### What this task involves
Scan the data below for lines holding the word "constraint", and copy each line found.

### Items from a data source
+ + + +
Context: an optimization exercise on an open-source flow, tuned for small area, a short achievable clock period and few clock cycles per item. The choices shown serve that exercise and are no tape-out recipe. In this exercise RTL edits were held to simulation tests only and were not proved equivalent to the original. Power and IR drop assume default switching activity.

==> flow/design.v <==
`timescale 1ns / 1ps
`default_nettype none
package rbcr_pkg;
    localparam int MODE_W    = 3;
    localparam int SLOT_W    = 6;
    localparam int TAG_W     = 16;
    localparam int UOP_W     = 4;
    localparam int REQ_W     = 7;
    localparam int CNT_W     = 7;
    localparam int CTR_W     = 32;
    localparam int CFG_IDX_W = 2;
    localparam int CFG_DAT_W = 7;
    localparam logic [MODE_W-1:0] MODE_ALLOC  = 3'd0;
    localparam logic [MODE_W-1:0] MODE_POP    = 3'd1;
    localparam logic [MODE_W-1:0] MODE_COMMIT = 3'd2;
    localparam logic [MODE_W-1:0] MODE_RETIRE = 3'd3;
    localparam logic [MODE_W-1:0] MODE_FLUSH  = 3'd4;
    localparam logic [MODE_W-1:0] MODE_QUERY  = 3'd5;
    localparam logic [1:0] ST_OK       = 2'd0;
    localparam logic [1:0] ST_FULL     = 2'd1;
    localparam logic [1:0] ST_EMPTY    = 2'd2;
    localparam logic [1:0] ST_MISMATCH = 2'd3;
    localparam logic [CFG_IDX_W-1:0] CFG_CAPACITY = 2'd0;
    localparam logic [CFG_IDX_W-1:0] CFG_REMOVE   = 2'd1;
    localparam logic [CFG_IDX_W-1:0] CFG_SIM      = 2'd2;
    typedef struct packed {
        logic [MODE_W-1:0] mode;
        logic [SLOT_W-1:0] slot;
        logic [TAG_W-1:0]  op_tag;
        logic [UOP_W-1:0]  uop_number;
        logic [REQ_W-1:0]  request_count;
    } t_in;
    typedef struct packed {
        logic [1:0]        status;
        logic [SLOT_W-1:0] alloc_slot;
        logic              can_allocate;
        logic [CNT_W-1:0]  flushed_count;
        logic [CNT_W-1:0]  freed_count;
        logic [CTR_W-1:0]  retired_ops_total;
        logic [CTR_W-1:0]  retired_insns_total;
        logic [CNT_W-1:0]  uncommitted_count;
        logic [CNT_W-1:0]  committed_count;
        logic              all_empty;
    } t_out;
    typedef struct packed {
        logic capture;
        logic exec;
        logic drain_step;
    } t_ctrl_cmd;
    typedef struct packed {
        logic drain_req;
        logic drain_more;
    } t_dp_stat;
endpackage
`default_nettype wire
`timescale 1ns / 1ps
`default_nettype none
module rbcr_ctrl
(
    input  wire logic      i_clk,
    input  wire logic      i_rst_n,
    input  wire logic      i_start,
    input  rbcr_pkg::t_dp_stat       i_stat,
    output rbcr_pkg::t_ctrl_cmd      o_ctrl,
    output logic           o_busy,
    output logic           o_done
);
    typedef enum logic [2:0] {
        S_IDLE  = 3'b001,
        S_EXEC  = 3'b010,
        S_DRAIN = 3'b100
    } t_state;
    t_state r_state, n_state;
    logic   r_done, n_done;
    always_comb begin
        n_state = r_state;
        n_done  = 1'b0;
        o_ctrl  = '0;
        case (r_state)
            S_IDLE: begin
                if (i_start) begin
                    o_ctrl.capture = 1'b1;
                    n_state        = S_EXEC;
                end
            end
            S_EXEC: begin
                o_ctrl.exec = 1'b1;
                if (i_stat.drain_req) begin
                    n_state = S_DRAIN;
                end else begin
                    n_state = S_IDLE;
                    n_done  = 1'b1;
                end
            end
            S_DRAIN: begin
                if (i_stat.drain_more) begin
                    o_ctrl.drain_step = 1'b1;
                end else begin
                    n_state = S_IDLE;
                    n_done  = 1'b1;
                end
            end
            default: begin
                n_state = S_IDLE;
            end
        endcase
    end
    always_ff @(posedge i_clk) begin
        if (!i_rst_n) begin
            r_state <= S_IDLE;
            r_done  <= 1'b0;
        end else begin
            r_state <= n_state;
            r_done  <= n_done;
        end
    end
    assign o_busy = (r_state != S_IDLE);
    assign o_done = r_done;
endmodule
`default_nettype wire
`timescale 1ns / 1ps
`default_nettype none
module rbcr_datapath
#(
    parameter int RING_DEPTH = 64
) (
    input  wire logic                  i_clk,
    input  wire logic                  i_rst_n,
    input  wire logic                  i_cfg_we,
    input  wire logic [1:0]            i_cfg_index,
    input  wire logic [6:0]            i_cfg_data,
    input  rbcr_pkg::t_in                        i_cmd,
    input  rbcr_pkg::t_ctrl_cmd                  i_ctrl,
    output rbcr_pkg::t_dp_stat                   o_stat,
    output rbcr_pkg::t_out                       o_result
);
    localparam int PW = $clog2(RING_DEPTH);
    localparam int CW = $clog2(RING_DEPTH + 1);
    localparam int AW = ((CW > rbcr_pkg::REQ_W) ? CW : rbcr_pkg::REQ_W) + 1;
    localparam int XW = ((CW > PW + 1) ? CW : PW + 1);
    localparam logic [PW-1:0] LAST = PW'(RING_DEPTH - 1);
    function automatic logic [PW-1:0] next_ptr(input logic [PW-1:0] p);
        next_ptr = (p == LAST) ? '0 : p + 1'b1;
    endfunction
    function automatic logic [PW-1:0] prev_ptr(input logic [PW-1:0] p);
        prev_ptr = (p == '0) ? LAST : p - 1'b1;
    endfunction
    rbcr_pkg::t_in                   r_cmd;
    logic [rbcr_pkg::UOP_W-1:0]      r_uop;
    logic [rbcr_pkg::UOP_W-1:0]      r_uop_mem [RING_DEPTH];
    logic [PW-1:0]         r_head, n_head;
    logic [PW-1:0]         r_commit, n_commit;
    logic [PW-1:0]         r_tail, n_tail;
    logic [CW-1:0]         r_com, n_com;
    logic [CW-1:0]         r_unc, n_unc;
    logic [rbcr_pkg::CTR_W-1:0]      r_ops, n_ops;
    logic [rbcr_pkg::CTR_W-1:0]      r_insns, n_insns;
    logic [RING_DEPTH-1:0] r_marks, n_marks;
    logic [rbcr_pkg::REQ_W-1:0]      r_cap;
    logic                  r_roc;
    logic                  r_sim;
    logic [1:0]            r_status, n_status;
    logic [PW-1:0]         r_alloc, n_alloc;
    logic                  r_can, n_can;
    logic [CW-1:0]         r_flushed, n_flushed;
    logic [CW-1:0]         r_freed, n_freed;
    logic [PW-1:0]         slot_idx;
    logic                  in_ring;
    logic [CW:0]           occ;
    logic                  is_full;
    logic [PW:0]           diff;
    logic [PW:0]           off;
    logic                  flush_hit;
    logic [AW-1:0]         cur;
    logic                  fits;
    logic                  commit_miss;
    logic                  head_op;
    logic                  mem_we;
    assign slot_idx    = PW'(r_cmd.slot);
    assign in_ring     = 32'(r_cmd.slot) < 32'(RING_DEPTH);
    assign occ         = {1'b0, r_com} + {1'b0, r_unc};
    assign is_full     = occ >= (CW + 1)'(RING_DEPTH);
    assign diff        = {1'b0, slot_idx} - {1'b0, r_commit};
    assign off         = diff[PW] ? diff + (PW + 1)'(RING_DEPTH) : diff;
    assign flush_hit   = in_ring && (XW'(off) < XW'(r_unc));
    assign cur         = r_roc ? AW'(r_unc) : AW'(r_unc) + AW'(r_com);
    assign fits        = (AW'(r_cmd.request_count) + cur) <= AW'(r_cap);
    assign commit_miss = 32'(r_commit) != 32'(r_cmd.slot);
    assign head_op     = in_ring ? (r_uop == '0) : 1'b1;
    always_comb begin
        n_head    = r_head;
        n_commit  = r_commit;
        n_tail    = r_tail;
        n_com     = r_com;
        n_unc     = r_unc;
        n_ops     = r_ops;
        n_insns   = r_insns;
        n_marks   = r_marks;
        n_status  = r_status;
        n_alloc   = r_alloc;
        n_can     = r_can;
        n_flushed = r_flushed;
        n_freed   = r_freed;
        mem_we    = 1'b0;
        if (i_ctrl.exec) begin
            n_status  = rbcr_pkg::ST_OK;
            n_alloc   = '0;
            n_can     = 1'b0;
            n_flushed = '0;
            n_freed   = '0;
            case (r_cmd.mode)
                rbcr_pkg::MODE_ALLOC: begin
                    if (is_full) begin
                        n_status = rbcr_pkg::ST_FULL;
                    end else begin
                        mem_we          = 1'b1;
                        n_marks[r_tail] = 1'b0;
                        n_alloc         = r_tail;
                        n_tail          = next_ptr(r_tail);
                        n_unc           = r_unc + 1'b1;
                    end
                end
                rbcr_pkg::MODE_POP: begin
                    if (r_unc == '0) begin
                        n_status = rbcr_pkg::ST_EMPTY;
                    end else begin
                        n_tail = prev_ptr(r_tail);
                        n_unc  = r_unc - 1'b1;
                    end
                end
                rbcr_pkg::MODE_COMMIT: begin
                    if (r_sim) begin
                        if (r_unc == '0) begin
                            n_status = rbcr_pkg::ST_EMPTY;
                        end else begin
                            if (commit_miss) begin
                                n_status = rbcr_pkg::ST_MISMATCH;
                            end
                            n_marks[r_commit] = 1'b0;
                            n_commit          = next_ptr(r_commit);
                            n_unc             = r_unc - 1'b1;
                            n_com             = r_com + 1'b1;
                        end
                    end
                end
                rbcr_pkg::MODE_RETIRE: begin
                    if (r_sim && in_ring) begin
                        n_marks[slot_idx] = 1'b1;
                    end
                    if (head_op) begin
                        n_insns = r_insns + 1'b1;
                    end
                    n_ops = r_ops + 1'b1;
                end
                rbcr_pkg::MODE_FLUSH: begin
                    if (flush_hit) begin
                        n_flushed = r_unc - CW'(off);
                        n_unc     = CW'(off);
                        n_tail    = slot_idx;
                    end
                end
                rbcr_pkg::MODE_QUERY: begin
                    n_can = fits;
                end
                default: begin
                end
            endcase
        end else if (i_ctrl.drain_step) begin
            n_marks[r_head] = 1'b0;
            n_head          = next_ptr(r_head);
            n_com           = r_com - 1'b1;
            n_freed         = r_freed + 1'b1;
        end
    end
    always_ff @(posedge i_clk) begin
        if (!i_rst_n) begin
            r_head   <= '0;
            r_commit <= '0;
            r_tail   <= '0;
            r_com    <= '0;
            r_unc    <= '0;
            r_ops    <= '0;
            r_insns  <= '0;
            r_marks  <= '0;
            r_cap    <= rbcr_pkg::REQ_W'(64);
            r_roc    <= 1'b0;
            r_sim    <= 1'b1;
        end else begin
            r_head   <= n_head;
            r_commit <= n_commit;
            r_tail   <= n_tail;
            r_com    <= n_com;
            r_unc    <= n_unc;
            r_ops    <= n_ops;
            r_insns  <= n_insns;
            r_marks  <= n_marks;
            if (i_cfg_we) begin
                case (i_cfg_index)
                    rbcr_pkg::CFG_CAPACITY: r_cap <= i_cfg_data;
                    rbcr_pkg::CFG_REMOVE:   r_roc <= i_cfg_data[0];
                    rbcr_pkg::CFG_SIM:      r_sim <= i_cfg_data[0];
                    default: begin
                    end
                endcase
            end
        end
    end
    always_ff @(posedge i_clk) begin
        r_status  <= n_status;
        r_alloc   <= n_alloc;
        r_can     <= n_can;
        r_flushed <= n_flushed;
        r_freed   <= n_freed;
        if (i_ctrl.capture) begin
            r_cmd <= i_cmd;
            r_uop <= r_uop_mem[PW'(i_cmd.slot)];
        end
        if (mem_we) begin
            r_uop_mem[r_tail] <= r_cmd.uop_number;
        end
    end
    assign o_stat.drain_req  = (r_cmd.mode == rbcr_pkg::MODE_RETIRE) && r_sim;
    assign o_stat.drain_more = (r_com != '0) && r_marks[r_head];
    assign o_result.status              = r_status;
    assign o_result.alloc_slot          = rbcr_pkg::SLOT_W'(r_alloc);
    assign o_result.can_allocate        = r_can;
    assign o_result.flushed_count       = rbcr_pkg::CNT_W'(r_flushed);
    assign o_result.freed_count         = rbcr_pkg::CNT_W'(r_freed);
    assign o_result.retired_ops_total   = r_ops;
    assign o_result.retired_insns_total = r_insns;
    assign o_result.uncommitted_count   = rbcr_pkg::CNT_W'(r_unc);
    assign o_result.committed_count     = rbcr_pkg::CNT_W'(r_com);
    assign o_result.all_empty           = (r_unc == '0) && (r_com == '0);
endmodule
`default_nettype wire
`timescale 1ns / 1ps
`default_nettype none
module reorder_buffer_commit_retire_unit
#(
    parameter int RING_DEPTH = 64
) (
    input  wire logic                  i_clk,
    input  wire logic                  i_rst_n,
    input  wire logic                  start,
    output logic                       busy,
    input  wire logic [35:0]           i_cmd,
    output logic                       o_done,
    output logic [101:0]               o_result,
    input  wire logic                  i_cfg_we,
    input  wire logic [1:0]            i_cfg_index,
    input  wire logic [6:0]            i_cfg_data
);
    rbcr_pkg::t_ctrl_cmd ctrl;
    rbcr_pkg::t_dp_stat  stat;
    rbcr_pkg::t_in       cmd;
    rbcr_pkg::t_out      result;
    assign cmd      = i_cmd;
    assign o_result = result;
    rbcr_ctrl u_ctrl (
        .i_clk   (i_clk),
        .i_rst_n (i_rst_n),
        .i_start (start),
        .i_stat  (stat),
        .o_ctrl  (ctrl),
        .o_busy  (busy),
        .o_done  (o_done)
    );
    rbcr_datapath #(
        .RING_DEPTH (RING_DEPTH)
    ) u_datapath (
        .i_clk       (i_clk),
        .i_rst_n     (i_rst_n),
        .i_cfg_we    (i_cfg_we),
        .i_cfg_index (i_cfg_index),
        .i_cfg_data  (i_cfg_data),
        .i_cmd       (cmd),
        .i_ctrl      (ctrl),
        .o_stat      (stat),
        .o_result    (result)
    );
endmodule
`default_nettype wire
Context: an optimization exercise on an open-source flow, tuned for a short achievable clock period, few clock cycles and low power. The choices shown serve that exercise and are no tape-out recipe.
Function was checked by simulation only, so behaviour that the tests miss may differ from the original.
Power is estimated from default activity; no workload was simulated.

File: design/flow/run.sh
#!/bin/bash
# synth_recipe.tcl (not shown) runs the flow's synth.tcl, then flattens the netlist and writes it again
# the make line also repeats each setting of config.mk as NAME=value (left out here)
make -C /OpenROAD-flow-scripts/flow DESIGN_CONFIG=/design/flow/config.mk WORK_HOME=/design/flow/orfs CLKGATE_MAP_FILE= SYNTH_SCRIPT=/design/flow/synth_recipe.tcl finish
File: design/flow/config.mk
export PLATFORM = sky130hd
export DESIGN_NAME = core_top
export DESIGN_NICKNAME = core_top
export VERILOG_FILES = /design/flow/design.v
export SDC_FILE = /design/flow/constraint.sdc
export NUM_CORES = 4
export LEC_CHECK = 0
export CAP_MARGIN = 20
export CORE_MARGIN = 2
export CORE_UTILIZATION = 65
export CTS_CLUSTER_DIAMETER = 80
export CTS_CLUSTER_SIZE = 20
export PLACE_DENSITY = 0.75
export SETUP_SLACK_MARGIN = 5
export SLEW_MARGIN = 20
File: design/flow/constraint.sdc
create_clock -name core_clock -period 8.0 [get_ports {clk}]
set_input_delay 1.6000 -clock core_clock [delete_from_list [all_inputs] [get_ports {clk}]]
set_output_delay 1.6000 -clock core_clock [all_outputs]
set_load 0.01 [all_outputs]
File: design/flow/design.v
package cpu_pkg;
    parameter int WORD_W    = 16;
    parameter int BYTE_W    = 8;
    parameter int PADDR_W   = 20;
    parameter int REG_IDX_W = 3;
endpackage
+ + + +
### Task response
export SDC_FILE = /design/flow/constraint.sdc
File: design/flow/constraint.sdc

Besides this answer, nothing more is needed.